So bietet Holvi seinen Unternehmenskunden neben Girokonto und Mastercard auch eine digitale Buchhaltung, Rechnungsstellung und das Hosting eines Online-Stores an. Leistungen, die eine Banklizenz erfordern, wie zum Beispiel das Girokonto, lässt Holvi von einer Partnerbank abwickeln. Dieses verwaltet die Gelder der Kunden wiederum ganz klassisch nach Gesichtspunkten von Rendite und Risiko. Von nachhaltiger Wirkung ist in diesem Fintech-Geschäftsmodell bisher keine Spur zu sehen.
Öko-Faktor Spar- und Anlageprodukte
Auch in Bezug auf Spar- und Anlageprodukte zeigen Fintech-Banken bislang keine Neigung zur Nachhaltigkeit. Die Fidor Bank aus München, der Pionier unter den Fintech-Banken, ist immerhin schon seit 2009 am Markt. Und spiegelt mit ihrem Sortiment an Sparbriefen, Geldanlagen und Edelmetallen das Angebot einer traditionellen Großbank wider.
Und der Branchenprimus N26? Erst vor wenigen Wochen hat N26 eine Partnerschaft mit dem Fintech Vaamo gestartet, um seinen Kunden auch Geldanlagen anbieten zu können. Vaamo verwendet für seine Anlageprodukte konventionelle ETFs und Anleihen; nachhaltige Prinzipien spielen bei der Verwaltung der Kundengelder keine Rolle.

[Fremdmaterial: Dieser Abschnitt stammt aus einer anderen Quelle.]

$ cat src/rtl/async_receiver_if.sv
// Serial-line and received-byte signals of the RS-232 receiver.
// master drives RxD and observes the results; slave is the receiver itself.
interface async_receiver_if;
  logic       RxD;
  logic       RxD_data_ready;
  logic [7:0] RxD_data;
  logic       RxD_frame_error;
  logic       RxD_busy;
  logic       RxD_idle;
  logic       RxD_endofpacket;

  modport master (
    output RxD,
    input  RxD_data_ready, RxD_data, RxD_frame_error, RxD_busy, RxD_idle, RxD_endofpacket
  );

  modport slave (
    input  RxD,
    output RxD_data_ready, RxD_data, RxD_frame_error, RxD_busy, RxD_idle, RxD_endofpacket
  );
endinterface

$ cat src/rtl/async_receiver.sv
// 8N1 UART receiver: oversampled, glitch-filtered RxD deframed into byte strobes.
// Optional gap detector (RxD_idle / RxD_endofpacket) is built when UART_RX_IDLE_DETECT_EN is defined.
module async_receiver #(
  parameter int CLK_FREQ     = 50000000,
  parameter int BAUD         = 115200,
  parameter int OVERSAMPLING = 8
) (
  input  logic FPGA_CLK1_50,
  input  logic reset,
  async_receiver_if.slave rx
);

  localparam int     CNT_W   = $clog2(OVERSAMPLING);
  localparam longint INC_NUM = longint'(BAUD) * longint'(OVERSAMPLING) * 131072 + longint'(CLK_FREQ);
  localparam longint INC_DEN = 2 * longint'(CLK_FREQ);
  localparam logic [15:0] INC = 16'(INC_NUM / INC_DEN);
  localparam logic [CNT_W-1:0] HALF_LAST = CNT_W'(OVERSAMPLING / 2 - 1);
  localparam logic [CNT_W-1:0] FULL_LAST = CNT_W'(OVERSAMPLING - 1);

  typedef enum logic [2:0] {S_IDLE, S_START, S_DATA, S_STOP, S_BREAK} state_t;

  logic [15:0]      acc_reg;
  logic             tick_reg;
  logic [1:0]       sync_reg;
  logic [1:0]       filt_cnt_reg;
  logic [1:0]       filt_cnt_next;
  logic             filt_reg;
  state_t           state_reg;
  logic [CNT_W-1:0] tick_cnt_reg;
  logic [2:0]       bit_idx_reg;
  logic [7:0]       shift_reg;
  logic [7:0]       data_reg;
  logic             ready_reg;
  logic             ferr_reg;
  logic             busy_reg;

  // Carry-out of the phase accumulator is the oversample tick
  always_ff @(posedge FPGA_CLK1_50 or posedge reset) begin
    if (reset) begin
      acc_reg  <= '0;
      tick_reg <= 1'b0;
    end else begin
      {tick_reg, acc_reg} <= {1'b0, acc_reg} + {1'b0, INC};
    end
  end

  always_ff @(posedge FPGA_CLK1_50 or posedge reset) begin
    if (reset) begin
      sync_reg <= 2'b11;
    end else begin
      sync_reg <= {sync_reg[0], rx.RxD};
    end
  end

  always_comb begin
    filt_cnt_next = filt_cnt_reg;
    if (sync_reg[1] && filt_cnt_reg != 2'd3) begin
      filt_cnt_next = filt_cnt_reg + 2'd1;
    end else if (!sync_reg[1] && filt_cnt_reg != 2'd0) begin
      filt_cnt_next = filt_cnt_reg - 2'd1;
    end
  end

  // Filtered bit only flips at the saturation ends, so short pulses never reach it
  always_ff @(posedge FPGA_CLK1_50 or posedge reset) begin
    if (reset) begin
      filt_cnt_reg <= 2'd3;
      filt_reg     <= 1'b1;
    end else if (tick_reg) begin
      filt_cnt_reg <= filt_cnt_next;
      if (filt_cnt_next == 2'd3) begin
        filt_reg <= 1'b1;
      end else if (filt_cnt_next == 2'd0) begin
        filt_reg <= 1'b0;
      end
    end
  end

  always_ff @(posedge FPGA_CLK1_50 or posedge reset) begin
    if (reset) begin
      state_reg    <= S_IDLE;
      tick_cnt_reg <= '0;
      bit_idx_reg  <= '0;
      shift_reg    <= '0;
      data_reg     <= '0;
      ready_reg    <= 1'b0;
      ferr_reg     <= 1'b0;
      busy_reg     <= 1'b0;
    end else begin
      ready_reg <= 1'b0;
      ferr_reg  <= 1'b0;
      if (tick_reg) begin
        case (state_reg)
          S_IDLE: begin
            if (!filt_reg) begin
              state_reg    <= S_START;
              tick_cnt_reg <= '0;
              busy_reg     <= 1'b1;
            end
          end
          S_START: begin
            tick_cnt_reg <= tick_cnt_reg + CNT_W'(1);
            if (tick_cnt_reg == HALF_LAST) begin
              tick_cnt_reg <= '0;
              if (filt_reg) begin
                state_reg <= S_IDLE;
                busy_reg  <= 1'b0;
              end else begin
                state_reg   <= S_DATA;
                bit_idx_reg <= '0;
              end
            end
          end
          S_DATA: begin
            tick_cnt_reg <= tick_cnt_reg + CNT_W'(1);
            if (tick_cnt_reg == FULL_LAST) begin
              shift_reg   <= {filt_reg, shift_reg[7:1]};
              bit_idx_reg <= bit_idx_reg + 3'd1;
              if (bit_idx_reg == 3'd7) begin
                state_reg <= S_STOP;
              end
            end
          end
          S_STOP: begin
            tick_cnt_reg <= tick_cnt_reg + CNT_W'(1);
            if (tick_cnt_reg == FULL_LAST) begin
              if (filt_reg) begin
                data_reg  <= shift_reg;
                ready_reg <= 1'b1;
                state_reg <= S_IDLE;
                busy_reg  <= 1'b0;
              end else begin
                ferr_reg  <= 1'b1;
                state_reg <= S_BREAK;
              end
            end
          end
          S_BREAK: begin
            if (filt_reg) begin
              state_reg <= S_IDLE;
              busy_reg  <= 1'b0;
            end
          end
          default: begin
            state_reg <= S_IDLE;
            busy_reg  <= 1'b0;
          end
        endcase
      end
    end
  end

  assign rx.RxD_data_ready  = ready_reg;
  assign rx.RxD_data        = data_reg;
  assign rx.RxD_frame_error = ferr_reg;
  assign rx.RxD_busy        = busy_reg;

`ifdef UART_RX_IDLE_DETECT_EN
  localparam int GAP_SAT = 16 * OVERSAMPLING;
  localparam int GAP_W   = $clog2(GAP_SAT + 1);

  logic [GAP_W-1:0] gap_reg;
  logic             idle_reg;
  logic             eop_reg;
  logic             got_byte_reg;

  // End-of-packet fires once per burst: only when a byte arrived since the last pulse
  always_ff @(posedge FPGA_CLK1_50 or posedge reset) begin
    if (reset) begin
      gap_reg      <= '0;
      idle_reg     <= 1'b0;
      eop_reg      <= 1'b0;
      got_byte_reg <= 1'b0;
    end else begin
      eop_reg <= 1'b0;
      if (tick_reg && state_reg == S_IDLE) begin
        if (!filt_reg) begin
          gap_reg  <= '0;
          idle_reg <= 1'b0;
        end else if (gap_reg != GAP_W'(GAP_SAT)) begin
          gap_reg <= gap_reg + GAP_W'(1);
          if (gap_reg == GAP_W'(GAP_SAT - 1)) begin
            idle_reg <= 1'b1;
            if (got_byte_reg) begin
              eop_reg      <= 1'b1;
              got_byte_reg <= 1'b0;
            end
          end
        end
      end
      if (ready_reg) begin
        got_byte_reg <= 1'b1;
      end
    end
  end

  assign rx.RxD_idle        = idle_reg;
  assign rx.RxD_endofpacket = eop_reg;
`else
  assign rx.RxD_idle        = 1'b0;
  assign rx.RxD_endofpacket = 1'b0;
`endif

endmodule

$ cat src/flat_wrapper.sv
// flat-port wrapper written by rule: the top's interface ports become plain ports
module async_receiver_flat 
#(
  parameter int CLK_FREQ     = 50000000,
  parameter int BAUD         = 115200,
  parameter int OVERSAMPLING = 8
)
  (FPGA_CLK1_50, reset, rx_RxD, rx_RxD_data_ready, rx_RxD_data, rx_RxD_frame_error, rx_RxD_busy, rx_RxD_idle, rx_RxD_endofpacket);
  async_receiver_if rx_i ();
  input  logic FPGA_CLK1_50;
  input  logic reset;
  input wire logic [$bits(rx_i.RxD)-1:0] rx_RxD;
  output wire logic [$bits(rx_i.RxD_data_ready)-1:0] rx_RxD_data_ready;
  output wire logic [$bits(rx_i.RxD_data)-1:0] rx_RxD_data;
  output wire logic [$bits(rx_i.RxD_frame_error)-1:0] rx_RxD_frame_error;
  output wire logic [$bits(rx_i.RxD_busy)-1:0] rx_RxD_busy;
  output wire logic [$bits(rx_i.RxD_idle)-1:0] rx_RxD_idle;
  output wire logic [$bits(rx_i.RxD_endofpacket)-1:0] rx_RxD_endofpacket;
  assign rx_i.RxD = rx_RxD;
  assign rx_RxD_data_ready = rx_i.RxD_data_ready;
  assign rx_RxD_data = rx_i.RxD_data;
  assign rx_RxD_frame_error = rx_i.RxD_frame_error;
  assign rx_RxD_busy = rx_i.RxD_busy;
  assign rx_RxD_idle = rx_i.RxD_idle;
  assign rx_RxD_endofpacket = rx_i.RxD_endofpacket;
  async_receiver #(.CLK_FREQ(CLK_FREQ), .BAUD(BAUD), .OVERSAMPLING(OVERSAMPLING)) u_core (.FPGA_CLK1_50(FPGA_CLK1_50), .reset(reset), .rx(rx_i));
endmodule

Dazu kommt, dass N26 bei der Einführung dieses Angebots versäumt hat, auf die Gebühren der Geldanlagen hinzuweisen. Kunden und Verbraucherzentralen beklagten bereits die mangelnde Transparenz der Fintech-Bank (siehe auch T3N).
Öko-Faktor Crowdfunding
Man könnte nun glauben, dass Fintech und Nachhaltigkeit grundsätzlich nicht kompatibel seien. Doch bereits 2012 bewies die Fidor Bank das Gegenteil. Damals führte sie als erste deutsche Bank eine Crowdfunding-Plattform ein. Plötzlich war es den Usern möglich, mit einem Klick ihren Lieblingsverein zu fördern oder Spenden für soziale Initiativen zu sammeln. Ein Beispiel, dem inzwischen viele Banken gefolgt sind, darunter auch die GLS Bank mit der GLS Treuhand Gemeinschaftscrowd.

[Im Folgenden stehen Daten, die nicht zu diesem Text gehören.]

### config.mk
export PLATFORM = sky130hd
export DESIGN_NAME = detect_event_logger
export DESIGN_NICKNAME = d
export VERILOG_FILES = /design/src/rtl/detect_event_logger.sv
export SDC_FILE = /design/constraint.sdc
export NUM_CORES = 1
export LEC_CHECK = 0
export ABC_AREA = 1
export CAP_MARGIN = 10
export CORE_UTILIZATION = 50
export DETAILED_ROUTE_END_ITERATION = 12
export PLACE_DENSITY = 0.79
export SYNTH_ARGS = -nofsm -noshare
export SYNTH_HDL_FRONTEND = slang
export SYNTH_SLANG_ARGS = --single-unit
### constraint.sdc
create_clock -name clock -period 2.5 [get_ports clock]
set_input_delay 0.375 -clock clock [delete_from_list [all_inputs] [get_ports clock]]
set_output_delay 0.375 -clock clock [all_outputs]
set_load 0.01 [all_outputs]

Es bleibt zu hoffen, dass auch Fintech-Unternehmen wie N26 oder Holvi sich in diese Richtung entwickeln. Oder sie entwickeln ganz neue Ansätze, um noch mehr Geld in sinnvolle Kreisläufe zu bringen. Hoffen darf man.
Wie digital sind die Öko-Banken?
Wer nicht abwarten will, ob die neuen Banken doch noch eine Kurswende schaffen, kann die Frage auch ganz einfach umkehren: Wie viel Fintech steckt eigentlich in Öko-Banken (siehe Liste grüne Banken)? Wenn ich zu einer Öko-Bank wechsle, muss ich dann Einbußen beim digitalen Fortschritt hinnehmen?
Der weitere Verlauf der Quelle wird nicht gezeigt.